= Alison Swan =

British–American filmmaker from Bermuda

Alison Swan, is a British–American filmmaker, writer, actor, campaign manager and real estate developer from Bermuda Swan is a native of Bermuda, and is known for her films Mixing Nia (1998) and Nothing like the Holidays (2008). She co-wrote Nothing like the Holiday with her husband and American film producer Robert Teitel. She is a mother of two boys and was pregnant with her second son while writing the screen play for Nothing like the Holidays, which she eventually sold to Overture Films.

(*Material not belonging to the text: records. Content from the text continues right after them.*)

File: src/rtl/car_pkg.sv
// Shared types and constants for the comb and allpass reverberator.
`timescale 1ns / 1ps
package car_pkg;

    localparam int NCOMB = 8;
    localparam int NAP = 4;
    localparam int VW = 24;

    localparam logic signed [VW-1:0] SAT_MAX = 24'sh7FFFFF;
    localparam logic signed [VW-1:0] SAT_MIN = -24'sh800000;

    localparam logic [16:0] GAIN_IN = 17'd19661;
    localparam logic [16:0] GAIN_AP = 17'd32768;
    localparam logic [16:0] GAIN_ONE = 17'd65536;

    // Register indexes.
    localparam logic [1:0] REG_FEEDBACK = 2'd0;
    localparam logic [1:0] REG_DAMPING = 2'd1;
    localparam logic [1:0] REG_WET = 2'd2;
    localparam logic [1:0] REG_DRY = 2'd3;

    // Sequencer states.
    typedef enum logic [9:0] {
        ST_CLEAR   = 10'b0000000001,
        ST_IDLE    = 10'b0000000010,
        ST_SCALE   = 10'b0000000100,
        ST_CREAD   = 10'b0000001000,
        ST_CFILT   = 10'b0000010000,
        ST_CWRITE  = 10'b0000100000,
        ST_AREAD   = 10'b0001000000,
        ST_AWRITE  = 10'b0010000000,
        ST_MIX     = 10'b0100000000,
        ST_OUT     = 10'b1000000000
    } state_t;

    // Operands of the shared multiply-add unit.
    typedef struct packed {
        logic signed [VW-1:0] a0;
        logic [16:0]          g0;
        logic signed [VW-1:0] a1;
        logic [16:0]          g1;
        logic signed [VW-1:0] add;
    } mac_op_t;

    // Saturate a wide value to the internal 24-bit range.
    function automatic logic signed [VW-1:0] sat24(input logic signed [47:0] v);
        logic signed [VW-1:0] r;
        if (v > 48'(SAT_MAX)) r = SAT_MAX;
        else if (v < 48'(SAT_MIN)) r = SAT_MIN;
        else r = v[VW-1:0];
        return r;
    endfunction

endpackage

File: src/rtl/car_mac.sv
// Shared multiply-add unit: rounded sum of two gain products plus an addend.
`timescale 1ns / 1ps
module car_mac (
    input  logic                            aclk,
    input  car_pkg::mac_op_t                op,
    output logic signed [car_pkg::VW-1:0]   result
);
    import car_pkg::*;

    logic signed [41:0] p0_reg, p1_reg;
    logic signed [VW-1:0] add_reg;
    logic signed [44:0] sum;
    logic signed [28:0] rnd;

    // First stage: two 24x17 products, registered.
    always_ff @(posedge aclk) begin
        p0_reg  <= op.a0 * $signed({1'b0, op.g0});
        p1_reg  <= op.a1 * $signed({1'b0, op.g1});
        add_reg <= op.add;
    end

    // Second stage: round half up, add, saturate.
    always_comb begin
        sum = 45'(p0_reg) + 45'(p1_reg) + 45'sd32768;
        rnd = sum[44:16];
    end

    always_ff @(posedge aclk) begin
        result <= sat24(48'(rnd) + 48'(add_reg));
    end
endmodule

File: config.mk
export PLATFORM = sky130hd
export DESIGN_NAME = car_mac
export DESIGN_NICKNAME = d
export VERILOG_FILES = /design/src/rtl/car_pkg.sv /design/src/rtl/car_mac.sv
export SDC_FILE = /design/constraint.sdc
export NUM_CORES = 2
export LEC_CHECK = 0
export ABC_AREA = 1
export BUFFER_PORTS_ARGS = -buffer_cell sky130_fd_sc_hd__buf_2
export CAP_MARGIN = 20
export CORE_ASPECT_RATIO = 0.9
export CORE_MARGIN = 8
export CORE_UTILIZATION = 40
export DETAILED_ROUTE_END_ITERATION = 16
export PLACE_DENSITY = 0.59
export SLEW_MARGIN = 10
export SYNTH_ARGS = -nofsm -noshare
export SYNTH_HDL_FRONTEND = slang
export SYNTH_SLANG_ARGS = --single-unit
File: constraint.sdc
create_clock -name aclk -period 11.9 [get_ports aclk]
set_input_delay 1.19 -clock aclk [delete_from_list [all_inputs] [get_ports aclk]]
set_output_delay 1.19 -clock aclk [all_outputs]
set_load 0.01 [all_outputs]
==> flow_summary_export.csv <==
group,metric,value,unit
outcome,status,"complete, no violations",
yosys,async_flop_share,0,%
setup_path,cp.arrival,7140,ps
global_route,grt_pass1_vias,32400,
yosys,syn_avg_cell_area,7.61,um2
finish,drive_above_1_share,3.47,%
setup_path,worst_r2r_startpoint,"p1_reg[4]",
job,maxCapViolCount,0,
setup_path,crit_start,"op[27]",
placement,hpwl,88.1,mm
yosys,synth-main-ff-cell,"dfxtp_1",
sta,worst_slew_pin_slew,827,ps
setup_path,critPathMaxFanout,24,
global_route,antenna_found_initial,6,
sta,holdWs,581,ps
finish,nets,6287,
yosys,synth_edf_count,0,
route,initialDrtViolationCount,1984,
route,wl_per_cell,16.5,um
placement,io_buffers,130,
floorplanning,io_pins,131,
cts,clk_latency,440,ps
placement,place_congestion,0.934,
cts,clk_path_buf_depth,2,
global_route,grt_max_degree,25,
finish,syn_to_final_growth,5.54,%
cts,cts_max_level,4,
sta,tns,0,ps
route,drt-total-wl,105,mm
worst_hold_path,hp-class,"reg2reg",
setup_path,regToRegSetupSlack,7030,ps
cts,cts_setup_buffers,0,
yosys,synth_fp_nets,6306,
cts,path_clk_slew,60,ps
setup_path,worstSetupPathType,"in2reg",
global_route,grt_pass1_wl,172,mm
yosys,yosysSeqAreaShare,6.83,%
sta,hold_viol_final,0,
sta,rsz0062_at_grt,"no",
cts,cts-hold-fix-buffers,0,
sta,setup_viol,0,
setup_path,timing.rr.end,"result[3]",
route,vias_per_cell,4.84,
setup_path,setup.worst_path.end_class,"flip-flop",
floorplanning,dieHeight,311,um
sta,relSlewSlack,44.7,%
route,ant_nets,0,
cts,cts_resized,0,
setup_path,crit_required,12270,ps
cts,clock_sinks,132,
yosys,syn_area,0.0387,mm2
route,drc,0,
setup_path,startpoint_type,"input pin",
sta,finalCriticalPeriod,6760,ps
yosys,yosysWarnings,0,
cts,cts_tree,"yes",
floorplanning,coreArea,0.0962,mm2
route,first_pass_iters,7,
cts,cts_made_buffers,17,
sta,fmax,148,MHz
cts,root_buffer,"clkbuf_16",
sta,final_max_slew_viol_count,0,
yosys,postSynthCellCount,5081,
sta,worst_clock_skew,7.05,ps
setup_path,rr_worst_depth,21,
floorplanning,dieArea,0.107,mm2
floorplanning,rows,108,
sta,period_share,56.8,%
yosys,synth_cell_type_count,41,
floorplanning,die_x,344,um
floorplanning,initial_utilization,40.2,%
global_route,overflow,0,
setup_path,crit_end,"p1_reg[39]",
finish,mostFrequentLayoutCell,"inv_1",
finish,layout_common_cells,"1513 x inv_1, 1279 x nand2_1, 803 x fa_1, 315 x ha_1, 241 x nor2_1",
route,vias,30700,
global_route,grtUsageTotal,20.0,%
yosys,ys_ff_latch,132,
==> how the worst min path moves through the flow <==
stage	from	endpoint	slack, ps	cells past startpoint
after global routing	add_reg[0]	result[0]	610	3
after floorplan	add_reg[0]	result[0]	520	3
after detailed placement	add_reg[0]	result[0]	550	3
final	add_reg[0]	result[0]	580	3
after global placement	add_reg[0]	result[0]	550	3
after CTS	add_reg[0]	result[0]	580	3
==> logic make-up after synthesis <==
logic type | count (synthesis) | synth area share [%]
AOI/OAI and AO/OA | 359 | 5.26
adders and majority gates | 1118 | 51.7
buffers and inverters | 1684 | 16.4
xor gates and xnor gates | 130 | 2.99
DFF | 132 | 6.83
and+or+nand+nor | 1658 | 16.8
==> per-layer routing <==
layer	share of wire, %	GRT usage (%)
met1	48	29.6
met2	45	31.8
met3	5.6	2.05
met4	1.8	4.03
met5	0	0
==> cells in the mapped netlist (all sizes together) (20+ instances only) <==
library cell,number,share of area (%)
nand3,77,1.0
nor2,242,2.4
dfxtp,132,6.8
inv,1516,15
nand2,1283,12
xor2,86,2.0
o21ai,99,1.3
fa,803,42
ha,315,10
a21oi,160,2.1
o21bai,30,0.58
a31oi,20,0.32
clkbuf,164,1.6
xnor2,44,1.0
==> layout make-up <==
cell class                 instances  area [um2]
inverter                        1516        5690
antenna                            3        7.51
tap                             1265        1580
sequential                       132        2640
fill                            9939       55400
timing repair buffer             130         651
multi-input combinational       3265       29700
clock buffer                      21         460
clock inverter                    11         104
==> critical path, stage by stage <==
cell and delay, ps:
buf_2 430, nand2_1 190, inv_1 150, fa_1 500, fa_1 860, inv_1 110, fa_1 470, fa_1 550
inv_1 50, fa_1 470, inv_1 50, fa_1 470, inv_1 40, ha_1 350, nand2_1 130, nor2_1 150
inv_1 90, nor4_1 460, nand4_1 150, nand3_1 130, xor2_1 140
==> metrics by stage <==
step | utilization (%) | setup WS (ps) | instances | instance area (um2)
4_1_cts | 42.4 | 5130 | 6340 | 40800
3_5_place_dp | 41.8 | 4680 | 6308 | 40300
3_3_place_gp | 41.8 | 4710 | 6308 | 40300
5_1_grt | 42.4 | 4710 | 6343 | 40800
2_1_floorplan | - | 5210 | 5081 | 38700
6_report | 42.4 | 5140 | 6343 | 40800
Power is not shown: default switching activity piles up to over one toggle a cycle in this logic, so the estimate is an artifact.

Her work gives insight into the lives of African and Latin American families and the social and ideological differences that distinguish them from traditional American norms.

== Early life and education ==
Similarly to many other children born in Bermuda who came from money, Swan attend an off-island boarding school on the east coast in her teens. She graduated from Bates College in 1988 with a BA in European Art and Politics, in 1994 she attended the New York University where she received an MFA in Filmmaking, and then in 2015 she received a masters in real estate development from the University of Southern California.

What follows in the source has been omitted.